# Does your chewing gum taste differently?



## Grenadier (Dec 9, 2009)

This guy's certainly did...



> "When his relatives entered the room, they saw that the lower part of the young man's face had been blown off."
> 
> A forensic examination established that the chewing gum was covered with an unidentified chemical substance, thought to be some type of explosive material.
> 
> The student apparently had a bizarre habit of chewing gum after dipping it into citric acid, Russian news agency Ria Novosti said.


 
That being said, why wouldn't someone simply grab a fresh piece of gum for more flavor?  Are students in Ukraine that poor that they can't afford another package?


----------



## CoryKS (Dec 9, 2009)

> A forensic examination established that the chewing gum was covered with an unidentified chemical substance, thought to be some type of explosive material.


 
"Thought to be"?!  I'd say it's an established fact.


----------



## Hollywood1340 (Dec 9, 2009)

Only if I leave it on the bedpost over night.


----------



## crushing (Dec 9, 2009)

CoryKS said:


> "Thought to be"?!  I'd say it's an established fact.

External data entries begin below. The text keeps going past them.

$ cat src/rtl/alu_rr_scheduler.sv
// Round-robin front end that time-shares one combinational 32-bit ALU among N_REQ requesters.
// One operation in flight: IDLE grants and latches operands, EXEC samples the ALU, RESP holds the result.
module alu_rr_scheduler #(
  parameter int N_REQ = 4,
  parameter int ID_W  = 2
) (
  input  logic                  clk,
  input  logic                  rst_n,
  input  logic [N_REQ-1:0]      req_valid,
  output logic [N_REQ-1:0]      req_ready,
  input  logic [32*N_REQ-1:0]   req_a,
  input  logic [32*N_REQ-1:0]   req_b,
  input  logic [4*N_REQ-1:0]    req_op,
  output logic [31:0]           alu_a,
  output logic [31:0]           alu_b,
  output logic [3:0]            alu_op,
  input  logic [31:0]           alu_y,
  input  logic [3:0]            alu_flags,
  output logic                  rsp_valid,
  input  logic                  rsp_ready,
  output logic [ID_W-1:0]       rsp_id,
  output logic [31:0]           rsp_y,
  output logic [3:0]            rsp_flags,
  output logic                  busy,
  output logic [1:0]            dbg_state_o
);

  // Handshakes: a transfer happens on a rising edge where valid and ready are both high.
  // req_ready is only ever offered in IDLE, to the single round-robin winner.

  typedef enum logic [1:0] {
    S_IDLE = 2'd0,
    S_EXEC = 2'd1,
    S_RESP = 2'd2
  } state_t;

  localparam logic [3:0] OP_CLEAR = 4'b0011;

  state_t            state_q;
  logic [ID_W-1:0]   last_grant_q;
  logic [31:0]       a_q;
  logic [31:0]       b_q;
  logic [3:0]        op_q;
  logic [ID_W-1:0]   id_q;
  logic              rsp_valid_q;
  logic [ID_W-1:0]   rsp_id_q;
  logic [31:0]       rsp_y_q;
  logic [3:0]        rsp_flags_q;

  logic              grant_found;
  logic [ID_W-1:0]   grant_idx;
  logic [ID_W-1:0]   cand_idx;

  // Scan starts one past the previous winner so every waiting requester is reached within N_REQ grants.
  always_comb begin
    grant_found = 1'b0;
    grant_idx   = '0;
    cand_idx    = '0;
    for (int k = 1; k <= N_REQ; k++) begin
      cand_idx = ID_W'((int'(last_grant_q) + k) % N_REQ);
      if (!grant_found && req_valid[cand_idx]) begin
        grant_found = 1'b1;
        grant_idx   = cand_idx;
      end
    end
  end

  always_comb begin
    req_ready = '0;
    if (state_q == S_IDLE && grant_found) begin
      req_ready[grant_idx] = 1'b1;
    end
  end

  always_ff @(posedge clk or negedge rst_n) begin
    if (!rst_n) begin
      state_q      <= S_IDLE;
      last_grant_q <= ID_W'(N_REQ - 1);
      a_q          <= '0;
      b_q          <= '0;
      op_q         <= '0;
      id_q         <= '0;
      rsp_valid_q  <= 1'b0;
      rsp_id_q     <= '0;
      rsp_y_q      <= '0;
      rsp_flags_q  <= '0;
    end else begin
      unique case (state_q)
        S_IDLE: begin
          if (grant_found) begin
            a_q          <= req_a[32*int'(grant_idx) +: 32];
            b_q          <= req_b[32*int'(grant_idx) +: 32];
            op_q         <= req_op[4*int'(grant_idx) +: 4];
            id_q         <= grant_idx;
            last_grant_q <= grant_idx;
            state_q      <= S_EXEC;
          end
        end
        S_EXEC: begin
          rsp_y_q     <= alu_y;
          rsp_flags_q <= alu_flags;
          rsp_id_q    <= id_q;
          rsp_valid_q <= 1'b1;
          state_q     <= S_RESP;
        end
        S_RESP: begin
          if (rsp_ready) begin
            rsp_valid_q <= 1'b0;
            state_q     <= S_IDLE;
          end
        end
        default: state_q <= S_IDLE;
      endcase
    end
  end

  // The shared ALU sees a clear op with zero operands whenever it is not executing for us.
  assign alu_a       = (state_q == S_EXEC) ? a_q  : 32'd0;
  assign alu_b       = (state_q == S_EXEC) ? b_q  : 32'd0;
  assign alu_op      = (state_q == S_EXEC) ? op_q : OP_CLEAR;

  assign rsp_valid   = rsp_valid_q;
  assign rsp_id      = rsp_id_q;
  assign rsp_y       = rsp_y_q;
  assign rsp_flags   = rsp_flags_q;
  assign busy        = (state_q != S_IDLE);
  assign dbg_state_o = state_q;

endmodule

Unless something else by someone else blew his head up and covering the gum was part of a cover-up.


----------



## Carol (Dec 9, 2009)

*In Soviet Russia...GUM CHEWS YOU!!!*


----------



## CoryKS (Dec 10, 2009)

crushing said:


> Unless something else by someone else blew his head up and covering the gum was part of a cover-up.


 
Putin, you ingenius bastard!


----------